February 13, 2012

And these are not your everyday bargain-bin rusty-bathtub amphetamines, either. I should know. I’ve driven around the old raceway a few times, if you know what I mean. Over an 11-day stretch back in college, I snorted enough slushy, dirty Philly crank to churn out 115 pages’ worth of term papers. I even smoked ice maybe a dozen times, not that I’m proud of it. And I still drink roughly a keg of coffee daily. But never in my life have I taken any form of speed that felt as pure as the little blue Adderall tablet I popped many years ago—maybe a day or two before the Statute of Limitations would have run out, to be perfectly safe. I felt like someone had attached my nipples to a car battery—and not in a good way! Except for the coffee, I’ve never done speed since. It wasn’t even a big dose, but that single experience made me decide that Adderall was just as bad as cocaine or meth—possibly more dangerous, because it was stamped with the Holy Seal of Legality.

If you had told me thirty years ago that they’d be prescribing amphetamines to kindergarteners who acted up in class, I would have said you’re crazy. Now that they’re actually doing it, I say the world’s crazy.

Suddenly everyone’s depressed. Suddenly everyone’s anxious. Suddenly everyone’s distracted. And suddenly there are pills for all of it.

My adrenaline starts pumping when I repeatedly see phrases such as “long-term data are scarce,” “Long term effects…are unknown,” “There is limited data regarding long term use of stimulants,” and “The long term effects on the developing brain and on mental health disorders in later life of chronic use of methylphenidate [Ritalin] is unknown.”
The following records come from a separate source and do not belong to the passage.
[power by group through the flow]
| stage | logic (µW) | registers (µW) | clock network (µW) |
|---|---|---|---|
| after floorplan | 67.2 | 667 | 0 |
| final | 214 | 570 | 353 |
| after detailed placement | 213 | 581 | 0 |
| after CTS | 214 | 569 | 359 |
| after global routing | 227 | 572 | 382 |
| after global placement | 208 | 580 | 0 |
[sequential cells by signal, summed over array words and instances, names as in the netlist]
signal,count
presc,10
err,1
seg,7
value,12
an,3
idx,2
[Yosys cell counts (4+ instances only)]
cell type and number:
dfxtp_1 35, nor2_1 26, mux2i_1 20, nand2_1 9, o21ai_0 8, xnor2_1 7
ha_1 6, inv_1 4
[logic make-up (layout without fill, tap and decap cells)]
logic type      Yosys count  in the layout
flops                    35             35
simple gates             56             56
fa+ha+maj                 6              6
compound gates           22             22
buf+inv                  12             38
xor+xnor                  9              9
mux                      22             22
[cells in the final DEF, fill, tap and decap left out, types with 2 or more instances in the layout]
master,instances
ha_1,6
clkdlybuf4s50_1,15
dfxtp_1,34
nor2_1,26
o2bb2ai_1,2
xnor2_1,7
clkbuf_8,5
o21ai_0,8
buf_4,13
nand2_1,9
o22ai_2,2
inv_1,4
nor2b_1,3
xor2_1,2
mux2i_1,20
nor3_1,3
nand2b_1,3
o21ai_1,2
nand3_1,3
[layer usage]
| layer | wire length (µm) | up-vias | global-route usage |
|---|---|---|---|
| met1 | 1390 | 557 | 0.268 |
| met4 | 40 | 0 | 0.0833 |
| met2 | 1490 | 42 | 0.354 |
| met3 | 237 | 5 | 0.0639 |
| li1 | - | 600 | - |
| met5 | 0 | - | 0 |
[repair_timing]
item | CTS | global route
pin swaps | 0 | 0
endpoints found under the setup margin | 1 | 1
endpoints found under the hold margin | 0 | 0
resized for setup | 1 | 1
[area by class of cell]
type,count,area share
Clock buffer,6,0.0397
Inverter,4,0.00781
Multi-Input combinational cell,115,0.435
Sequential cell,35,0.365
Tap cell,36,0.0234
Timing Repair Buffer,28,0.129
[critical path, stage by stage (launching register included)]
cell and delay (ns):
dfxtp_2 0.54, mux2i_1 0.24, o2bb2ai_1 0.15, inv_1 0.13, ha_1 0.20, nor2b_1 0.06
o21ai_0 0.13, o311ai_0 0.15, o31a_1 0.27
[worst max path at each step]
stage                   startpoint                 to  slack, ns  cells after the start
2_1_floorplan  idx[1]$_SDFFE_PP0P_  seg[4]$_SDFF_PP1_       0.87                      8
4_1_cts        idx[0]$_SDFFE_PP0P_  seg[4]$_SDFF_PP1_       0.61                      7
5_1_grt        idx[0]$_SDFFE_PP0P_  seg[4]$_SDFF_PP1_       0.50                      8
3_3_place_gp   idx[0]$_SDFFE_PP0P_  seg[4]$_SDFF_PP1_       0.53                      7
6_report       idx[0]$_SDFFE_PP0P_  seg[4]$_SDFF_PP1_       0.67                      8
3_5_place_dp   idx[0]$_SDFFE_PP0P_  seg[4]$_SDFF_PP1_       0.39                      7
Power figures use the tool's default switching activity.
They’re the experts, right? Shouldn’t they know? For short-term profits, they’re using millions of Americans as meth-lab guinea pigs?

A US government report describes how “A 9 year old female experienced visual hallucinations (started seeing jellyfish on the floor and bugs crawling on her), while taking Adderall XR” and “an 8 year old girl, was hospitalized for suicidal threats and explosive temper one day after discontinuing Adderall XR 30 mg.” That sounds much worse than if they’d just been left alone to fidget in their seats.
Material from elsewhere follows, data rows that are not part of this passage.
## config.mk

```make
export PLATFORM = sky130hd
export DESIGN_NAME = result_seg7_scanner
export DESIGN_NICKNAME = d
export VERILOG_FILES = /design/src/rtl/result_seg7_scanner.sv
export SDC_FILE = /design/constraint.sdc
export NUM_CORES = 1
export LEC_CHECK = 0
export CORE_MARGIN = 10
export CORE_UTILIZATION = 46
export CTS_CLUSTER_DIAMETER = 40
export CTS_CLUSTER_SIZE = 16
export DETAILED_ROUTE_END_ITERATION = 16
export DONT_BUFFER_PORTS = 1
export GPL_ROUTABILITY_DRIVEN = 1
export SLEW_MARGIN = 20
export SYNTH_ARGS = -nofsm -noshare
export SYNTH_HDL_FRONTEND = slang
export SYNTH_SLANG_ARGS = --single-unit
```

## constraint.sdc

```tcl
create_clock -name clk -period 5.5 [get_ports clk]
set_input_delay 0.55 -clock clk [delete_from_list [all_inputs] [get_ports clk]]
set_output_delay 0.55 -clock clk [all_outputs]
set_load 0.005 [all_outputs]
```

## src/rtl/result_seg7_scanner.sv

```systemverilog
// -----------------------------------------------------------------------------
// result_seg7_scanner
//
// Shows a 32-bit result-register value as 8 hex digits on a multiplexed,
// common-anode 7-segment display. The value is captured into a shadow register
// under a load/hold handshake. A prescaled scan state machine lights one digit
// per slot. Each slot begins with a blanking interval so that the previous
// digit's segments do not ghost onto the next anode.
//
// Optional build macro:
//   SEG7_LEADING_ZERO_BLANK_EN - when defined, digits above the most
//   significant nonzero nibble of the shadow are suppressed. Digit 0 is always
//   shown.
//
// Parameters:
//   TICK_DIV     - clk cycles per digit slot (must be > BLANK_CYCLES)
//   BLANK_CYCLES - cycles at the start of each slot with all anodes off (>= 1)
//   NUM_DIGITS   - digits scanned (fixed at 8 for a 32-bit value)
//
// Ports:
//   clk        - system clock
//   reset      - asynchronous, active-high; clears all state
//   value      - result-register value to display
//   load       - snapshot request (single-cycle or level)
//   hold       - freeze; while high, load is ignored
//   dp_mask    - decimal point enables, bit i for digit i
//   an         - anodes, active-low, an[i] selects digit i
//   seg        - segments {g,f,e,d,c,b,a}, active-low
//   dp_n       - decimal point, active-low
//   snap_valid - high once a snapshot has been taken since reset
// -----------------------------------------------------------------------------
module result_seg7_scanner #(
  parameter int unsigned TICK_DIV     = 100000,
  parameter int unsigned BLANK_CYCLES = 1000,
  parameter int unsigned NUM_DIGITS   = 8
) (
  input  logic        clk,
  input  logic        reset,
  input  logic [31:0] value,
  input  logic        load,
  input  logic        hold,
  input  logic [7:0]  dp_mask,
  output logic [7:0]  an,
  output logic [6:0]  seg,
  output logic        dp_n,
  output logic        snap_valid
);

  localparam int unsigned PW = (TICK_DIV > 1) ? $clog2(TICK_DIV) : 1;

  typedef enum logic {
    ST_BLANK = 1'b0,
    ST_ON    = 1'b1
  } state_e;

  state_e        state_q,      state_d;
  logic [PW-1:0] presc_q,      presc_d;
  logic [2:0]    digit_q,      digit_d;
  logic [31:0]   shadow_q,     shadow_d;
  logic          snap_valid_q, snap_valid_d;
  logic [7:0]    an_q,         an_d;
  logic [6:0]    seg_q,        seg_d;
  logic          dp_n_q,       dp_n_d;

  logic          presc_wrap;
  logic [4:0]    nib_base;
  logic [3:0]    nibble;
  logic          digit_lit;

  // Active-low hex decode for {g,f,e,d,c,b,a}.
  function automatic logic [6:0] hex_to_seg(input logic [3:0] nib);
    logic [6:0] s;
    case (nib)
      4'h0: s = 7'h40;
      4'h1: s = 7'h79;
      4'h2: s = 7'h24;
      4'h3: s = 7'h30;
      4'h4: s = 7'h19;
      4'h5: s = 7'h12;
      4'h6: s = 7'h02;
      4'h7: s = 7'h78;
      4'h8: s = 7'h00;
      4'h9: s = 7'h10;
      4'hA: s = 7'h08;
      4'hB: s = 7'h03;
      4'hC: s = 7'h46;
      4'hD: s = 7'h21;
      4'hE: s = 7'h06;
      default: s = 7'h0E;
    endcase
    return s;
  endfunction

  always_comb begin
    // NOTE: every signal gets a default before any branch so no latch is inferred.
    presc_d      = presc_q;
    state_d      = state_q;
    digit_d      = digit_q;
    shadow_d     = shadow_q;
    snap_valid_d = snap_valid_q;
    an_d         = 8'hFF;
    seg_d        = 7'h7F;
    dp_n_d       = 1'b1;

    // Slot timing: the prescaler wrap ends a slot and opens the next digit's
    // blanking interval; the ON phase starts after BLANK_CYCLES.
    presc_wrap = (presc_q == PW'(TICK_DIV - 1));
    if (presc_wrap) begin
      presc_d = '0;
      state_d = ST_BLANK;
      digit_d = (digit_q == 3'(NUM_DIGITS - 1)) ? 3'd0 : digit_q + 3'd1;
    end else begin
      presc_d = presc_q + PW'(1);
      if (state_q == ST_BLANK && presc_q == PW'(BLANK_CYCLES - 1)) begin
        state_d = ST_ON;
      end
    end

    // Hold wins over load; the scan position is never disturbed by a snapshot.
    if (load && !hold) begin
      shadow_d     = value;
      snap_valid_d = 1'b1;
    end

    nib_base = {digit_q, 2'b00};
    nibble   = shadow_q[nib_base +: 4];

`ifdef SEG7_LEADING_ZERO_BLANK_EN
    // A digit is a leading zero when it and everything above it are zero.
    digit_lit = (state_q == ST_ON) &&
                ((digit_q == 3'd0) || ((shadow_q >> nib_base) != 32'd0));
`else
    digit_lit = (state_q == ST_ON);
`endif

    if (digit_lit) begin
      an_d   = ~(8'h01 << digit_q);
      seg_d  = hex_to_seg(nibble);
      dp_n_d = ~dp_mask[digit_q];
    end
  end

  // NOTE: sequential state uses non-blocking assignments so every flop samples
  // the pre-edge value of the others.
  always_ff @(posedge clk or posedge reset) begin
    if (reset) begin
      state_q      <= ST_BLANK;
      presc_q      <= '0;
      digit_q      <= 3'd0;
      shadow_q     <= 32'd0;
      snap_valid_q <= 1'b0;
      an_q         <= 8'hFF;
      seg_q        <= 7'h7F;
      dp_n_q       <= 1'b1;
    end else begin
      state_q      <= state_d;
      presc_q      <= presc_d;
      digit_q      <= digit_d;
      shadow_q     <= shadow_d;
      snap_valid_q <= snap_valid_d;
      an_q         <= an_d;
      seg_q        <= seg_d;
      dp_n_q       <= dp_n_d;
    end
  end

  assign an         = an_q;
  assign seg        = seg_q;
  assign dp_n       = dp_n_q;
  assign snap_valid = snap_valid_q;

endmodule

```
A 12-year-old girl’s Adderall-induced psychosis made her fantasize about stabbing holes in her brother. A North Dakota man shotgunned his infant daughter and himself dead only ten days after he started taking Adderall. Popping too many “study buddies” allegedly drove a Tennessee college student to step in front of a train and commit suicide in 2009.

Long-term amphetamine use can lead to trifles such as strokes, convulsion comas, schizophrenia, hallucinations, depression, psychosis, cognitive impairment, cardiac death, kidney failure, and erectile dysfunction, but hey, don’t let that spoil your fun.
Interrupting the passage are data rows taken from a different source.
<file path="src/rtl/random_tile_spawner.sv">
// Post-move tile spawner for the 2048 board: from a pseudo-random start cell it scans
// with wrap-around for the first empty cell and places a "2" or "4" tile there.
module random_tile_spawner #(
   parameter logic [15:0] LFSR_SEED = 16'hACE1,
   parameter logic [3:0]  TILE_LOW  = 4'd1,
   parameter logic [3:0]  TILE_HIGH = 4'd2,
   parameter int          HIGH_BITS = 3
) (
   input  logic        clock,
   input  logic        reset,
   input  logic        start,
   input  logic [63:0] board_in,
   input  logic        force_en,
   input  logic [3:0]  force_idx,
   input  logic        force_high,
   output logic [63:0] board_out,
   output logic        busy,
   output logic        done,
   output logic        full,
   output logic [3:0]  rand_out
);

   // An all-zero seed would lock the LFSR, so it is replaced by 1.
   localparam logic [15:0] SEED_EFF = (LFSR_SEED == 16'h0000) ? 16'h0001 : LFSR_SEED;

   typedef enum logic {IDLE, SCAN} state_t;

   state_t      state, state_nxt;
   logic [15:0] lfsr;
   logic [63:0] board_reg, board_reg_nxt;
   logic [63:0] board_out_nxt;
   logic [3:0]  idx, idx_nxt;
   logic [3:0]  cnt, cnt_nxt;
   logic        high, high_nxt;
   logic        busy_nxt, done_nxt, full_nxt;
   logic [3:0]  cur_cell;
   logic        high_draw;

   function automatic logic [3:0] get_cell(input logic [63:0] b, input logic [3:0] k);
      return b[{k, 2'b00} +: 4];
   endfunction

   function automatic logic [63:0] set_cell(input logic [63:0] b, input logic [3:0] k,
                                            input logic [3:0] v);
      logic [63:0] r;
      r = b;
      r[{k, 2'b00} +: 4] = v;
      return r;
   endfunction

   assign rand_out  = lfsr[3:0];
   assign cur_cell  = get_cell(board_reg, idx);
   assign high_draw = &lfsr[HIGH_BITS+3:4];

   // Free-running x^16+x^14+x^13+x^11+1 Fibonacci LFSR, independent of the FSM.
   always_ff @(posedge clock) begin
      if (reset) begin
         lfsr <= SEED_EFF;
      end else begin
         lfsr <= {lfsr[14:0], lfsr[15] ^ lfsr[13] ^ lfsr[12] ^ lfsr[10]};
      end
   end

   always_ff @(posedge clock) begin
      if (reset) begin
         state     <= IDLE;
         board_out <= 64'd0;
         busy      <= 1'b0;
         done      <= 1'b0;
         full      <= 1'b0;
      end else begin
         state     <= state_nxt;
         board_out <= board_out_nxt;
         busy      <= busy_nxt;
         done      <= done_nxt;
         full      <= full_nxt;
      end
   end

   // Scan context is only meaningful inside SCAN, so it carries no reset.
   always_ff @(posedge clock) begin
      board_reg <= board_reg_nxt;
      idx       <= idx_nxt;
      cnt       <= cnt_nxt;
      high      <= high_nxt;
   end

   always_comb begin
      state_nxt     = state;
      board_reg_nxt = board_reg;
      idx_nxt       = idx;
      cnt_nxt       = cnt;
      high_nxt      = high;
      board_out_nxt = board_out;
      busy_nxt      = busy;
      done_nxt      = 1'b0;
      full_nxt      = 1'b0;
      case (state)
         IDLE: begin
            if (start) begin
               board_reg_nxt = board_in;
               idx_nxt       = force_en ? force_idx : lfsr[3:0];
               high_nxt      = force_en ? force_high : high_draw;
               cnt_nxt       = 4'd0;
               busy_nxt      = 1'b1;
               state_nxt     = SCAN;
            end
         end
         SCAN: begin
            if (cur_cell == 4'd0) begin
               board_out_nxt = set_cell(board_reg, idx, high ? TILE_HIGH : TILE_LOW);
               done_nxt      = 1'b1;
               busy_nxt      = 1'b0;
               state_nxt     = IDLE;
            end else if (cnt == 4'd15) begin
               board_out_nxt = board_reg;
               done_nxt      = 1'b1;
               full_nxt      = 1'b1;
               busy_nxt      = 1'b0;
               state_nxt     = IDLE;
            end else begin
               // 4-bit index wraps 15 -> 0 naturally.
               idx_nxt = idx + 4'd1;
               cnt_nxt = cnt + 4'd1;
            end
         end
         default: begin
            state_nxt = IDLE;
            busy_nxt  = 1'b0;
         end
      endcase
   end

endmodule
</file>
<file path="config.mk">
export PLATFORM = sky130hd
export DESIGN_NAME = random_tile_spawner
export DESIGN_NICKNAME = d
export VERILOG_FILES = /design/src/rtl/random_tile_spawner.sv
export SDC_FILE = /design/constraint.sdc
export NUM_CORES = 1
export LEC_CHECK = 0
export ABC_CLOCK_PERIOD_IN_PS = 4600
export CORE_MARGIN = 1
export CORE_UTILIZATION = 25
export DETAILED_ROUTE_END_ITERATION = 16
export MAX_ROUTING_LAYER = met4
export PLACE_DENSITY = 0.5
export SETUP_SLACK_MARGIN = 0.5
export SLEW_MARGIN = 15
export SYNTH_ARGS = -nofsm -noshare
export SYNTH_HDL_FRONTEND = slang
export SYNTH_SLANG_ARGS = --single-unit
</file>
<file path="constraint.sdc">
create_clock -name clock -period 4.6 [get_ports clock]
set_input_delay 0.46 -clock clock [delete_from_list [all_inputs] [get_ports clock]]
set_output_delay 0.46 -clock clock [all_outputs]
set_load 0.02 [all_outputs]
</file>
; ---- After elaboration in Yosys (flattened, before gate mapping)
; Cells that the tools add are included.
[totals]
ff_bits = 157
wordCells = 58
out_inout_bits = 71
input_bits = 73
[op_classes]
eq_ne = 5
n_reduce_logical = 9
n_bitwise = 4
shifts = 3
n_addsub = 3
n_mux = 24
[op_table]
columns = cell, count
row1 = $mux 64, 2
row2 = $bwmux 64, 1
row3 = $shift 4x8->64 const A, 1
row4 = $shiftx 4x8->64, 1
row5 = $shiftx 64x7->4, 1
row6 = $mux 4, 7
row7 = $pmux 4 s2, 2
row8 = $mux 1, 9
row9 = $add 4x1->4 const B, 2
row10 = $neg 6->8, 1
row11 = $ne 2x2->1 const B, 3
row12 = $reduce_and 2->1, 3
row13 = $reduce_and 3->1, 2
row14 = $eq 4x4->1 const B, 1
row15 = $logic_not 4->1, 1
row16 = $pmux 1 s2, 2
row17 = $ne 3x1->1 const B, 1
row18 = $reduce_or 3->1, 1
row19 = $xor 1x1->1, 3
row20 = $mux 2, 1
row21 = $reduce_bool 2->1, 1
row22 = $reduce_or 2->1, 1
row23 = $not 1->1, 1

; ---- Longest topological paths before layout
[logic_depth]
ltp_word = 4
ltp_mapped = 11
ltp_nobuf = 8

; ---- Least setup slack after synthesis
; Ideal clock, no wire load.
[synth_timing]
path_type = input port to flip-flop
from = input start
to = register cnt[0], enable pin
setup_ps = 321
t_required_ps = 4279
arrival_ps = 3877
path_stages = 2
path_slack_ps = 402
n_path_buf = 0
path_cell_list = nor2b_1 -> a31o_2
[synth_via]
elab_chain_len = 2
[synth_rtl]
columns = item, line
row1 = from (decl), 11  ; input logic start,
row2 = $ne 2x2->1 (no line), --
row3 = $reduce_and 3->1 (no line), --
row4 = to (signal assigned), 84  ; cnt <= cnt_nxt;
row5 = to (decl), 33  ; logic [3:0] cnt, cnt_nxt;
; No other way between the ends.
; A chain may end at the register's enable or synchronous reset.

; ---- Worst setup path in the final report
[layout_timing]
from = register idx[0]
to = register board_out[53]
[layout_via]
elab_chain_len = 4
elab_cells_between_ends = 9
cone_classes = 1 x add/sub / 3 x shift / 2 x mux / 3 x reduce/logical
[layout_rtl]
columns = item, line
row1 = from (decl), 32  ; logic [3:0] idx, idx_nxt;
row2 = from (signal assigned), 83  ; idx <= idx_nxt;
row3 = $shiftx 64x7->4 or $neg 6->8 (tied branches), "40, 47"
row4 = "$logic_not 4->1, or another cell as far along", 110  ; if (cur_cell == 4'd0) begin
row5 = $reduce_bool 2->1 (no line) or $bwmux 64 (tied branches), --
row6 = $reduce_and 2->1 (no line) or $mux 64 (tied branches), --
row7 = to (signal assigned), 73  ; board_out <= board_out_nxt;
row8 = to (decl), 16  ; output logic [63:0] board_out,
; Parallel ways exist; a longest one is shown, timed or not.

==> flow_summary.json <==
{
  "syn_area_um2": 6000,
  "end_kind": "register",
  "cts_max_path_buffers": 2,
  "skew_ns": 0.0100,
  "powerDensity_nw_per_um2": 437,
  "layout_commonest_cell": "clkdlybuf4s50_1",
  "finalNonFillerCells": 941,
  "r2r_slack_ns": 1.15,
  "synth_edf_count": 73,
  "slew_viol_final": 0,
  "path_max_fanout": 27,
  "hp-class": "register to register",
  "critPathLaunchType": "register",
  "grt_use_total": 0.150,
  "fin_crit_ns": 3.45,
  "die_area_um2": 24600,
  "async_reset_ff_frac": 0,
  "path_class": "register to register",
  "cts.sinks": 157,
  "min_from": "lfsr[9]",
  "cts_made_buffers": 17,
  "grt_max_degree": 40,
  "htreeDepth": 4,
  "crit_arrival_ns": 3.76,
  "ys_ff_latch": 157,
  "antennaDiodeCount": 0,
  "cts-hold-fix-buffers": 0,
  "tightest_slew_ns": 1.24,
  "yosysSeqAreaShare": 0.646,
  "avgSynthCellArea_um2": 12.8,
  "cts_resized": 0,
  "core-area_um2": 23500,
  "dpl.cell_count": 909,
  "cp.required_ns": 4.91,
  "cts-root-buf": "clkbuf_16",
  "routedWlPerCell_um": 18.5,
  "ys_warn_count": 0,
  "status": "finished, final reports clean",
  "reg2regPathDepth": 8,
  "drive_gt1_frac": 0.0884,
  "overflow": 0,
  "first_pass_iters": 4,
  "timing.rr.start": "idx[0]",
  "p_leak_nw": 2.90,
  "antenna_found_initial": 0,
  "clk-insertion-delay-late_ns": 0.42,
  "fin_setup_tns_ns": 0,
  "setup_viol": 0,
  "path_clk_slew_ns": 0.06,
  "grt_pass1_wl_um": 26400,
  "die_x_um": 157,
  "r2r_end": "board_out[53]",
  "min_to": "lfsr[10]",
  "ant_nets": 0,
  "die_h_um": 157,
  "grt_pass1_vias": 4609,
  "fmax_mhz": 290,
  "drv_cap": 0,
  "areaGrowthSynthToFinish_pct": 38.7,
  "wirelength_um": 17400,
  "dpl.hpwl_um": 12900,
  "place_congestion": 0.818,
  "relSlewSlack": 0.161,
  "vias_per_cell": 4.72,
  "io_pins": 144,
  "synthesis.instances": 470,
  "syn-num-nets": 549,
  "drc": 0,
  "start_util": 0.256,
  "holdPathStages": 1,
  "period_share": 0.750,
  "drt_iter0_drc": 237,
  "synth_top_flop_cell": "dfxtp_1",
  "rows": 56,
  "cts_setup_buffers": 0,
  "rsz0062_at_grt": "false",
  "peakVddDrop_mv": 0.188,
  "nets": 688,
  "vias": 4443,
  "port_buffers": 143,
  "hold_viol": 0,
  "ys_types": 56,
  "final_cell_mix": "clkdlybuf4s50_1, dfxtp_1, edfxtp_1",
  "cts_tree": "built",
  "critPathLaunch": "idx[0]"
}
[synth_stat cells, drive strengths merged (3+ instances only)]
master,instances,area share
dfxtp,84,0.28
edfxtp,73,0.37
nor2,38,0.024
a22o,28,0.041
nand2,28,0.018
a221o,18,0.030
nor4,16,0.017
buf,15,0.017
and3,13,0.014
nor2b,13,0.014
clkbuf,12,0.0075
mux2i,12,0.020
nand3,10,0.0092
a31oi,9,0.013
or2,8,0.0083
o21ai,7,0.0058
o2bb2ai,7,0.010
ha,6,0.013
inv,6,0.0038
xnor2,6,0.0088
a21oi,5,0.0060
xor2,5,0.0073
a211o,4,0.0058
a32o,4,0.0067
nor3,4,0.0042
o211ai,4,0.0058
or4,4,0.0050
a211oi,3,0.0038
and2,3,0.0031
nand4b,3,0.0044
[metal layers]
layer	track usage	share of wire	vias up
li1	-	-	2079
met1	0.184	0.44	2181
met2	0.236	0.48	164
met3	0.0441	0.067	19
met4	0.0504	0.015	0
met5	-	0	-
[how the worst max path moves through the flow]
stage	to	slack (ns)	depth (start not counted)
2_1_floorplan	cnt[0]	1.68	2
3_3_place_gp	board_out[61]	1.28	8
3_5_place_dp	board_out[53]	1.18	8
4_1_cts	board_out[53]	1.17	8
5_1_grt	board_out[60]	0.87	8
6_report	board_out[53]	1.15	8
[power by group]
group	switching (mW)	leakage, nW	internal, mW
combinational	0.308	1.24	0.230
sequential	0.0994	1.39	1.58
clock	0.552	0.277	0.865
total	0.960	2.90	2.67
[critical path: stages, from the launching register on]
cell	delay, ns
edfxtp_1	0.91
or4bb_1	0.23
o22ai_1	0.07
a41o_1	0.26
nor3_2	0.27
a21o_1	0.78
inv_2	0.28
and3_1	0.25
a211o_1	0.26
[cell families after synthesis]
| kind of cell | after synthesis | share of synthesized area |
|---|---|---|
| compound gates | 103 | 0.147 |
| xor+xnor | 11 | 0.0161 |
| buf+inv | 33 | 0.0281 |
| simple gates | 148 | 0.130 |
| mux | 12 | 0.0200 |
| fa+ha+maj | 6 | 0.0125 |
| flops | 157 | 0.646 |
[per-stage QoR]
stage	hold WS (ns)	power, mW	setup WS [ns]	cell area [um2]	util
2_1_floorplan	0.389	1.99	1.68	6000	-
3_3_place_gp	0.393	2.24	1.28	7730	0.329
3_5_place_dp	0.400	2.25	1.18	7730	0.329
4_1_cts	0.415	3.67	1.17	8320	0.354
5_1_grt	0.418	3.79	0.867	8320	0.354
6_report	0.410	3.63	1.15	8320	0.354
[cell type report]
type | count | area [um2]
clock buffer | 21 | 450
clock inverter | 11 | 143
fill | 2297 | 15200
inverter | 6 | 22.5
multi-input combinational | 280 | 1970
sequential | 157 | 3870
tap | 319 | 399
timing repair buffer | 147 | 1460
Note: power is estimated with default switching activity, not from simulation.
Maybe it’s not the best idea to be mega-dosing Americans with speed merely because they have short attention spans.

Maybe they’re just bored. Or a little slow. Maybe they’re too polite to tell you what they really think of you, which is why they’re avoiding eye contact.

I’m sure if I was a kid today, they’d have me gakked-out on so many grams of Kiddie Cocaine, I’d be running around like a tiny pink sweaty Tom Arnold.

During grade school, I was told the reason I acted up in class was because I was smart and found the subject matter they were teaching to be boring. Even at six years old, that alibi didn’t ring true with me. I wasn’t paying attention to the teachers because they weren’t very interesting. But aside from a few detentions, the worst I got out of it was an “F” grade in Conduct one semester. These days they’d diagnose me with Oppositional Defiant Disorder and herd me onto the Kiddie Cattle Car of the American Speed Train.

There’s no better time to question authority than when they make the very act of questioning authority into a mental disorder.

Sometimes boys are made to misbehave, and it’s healthier to let ’em do it. At least it’s better than if in some misguided attempt to make them behave, you create a prematurely burned-out tweaker in the process. Right now, I’m happy it’s just me, my unbroken restless spirit, and my coffee.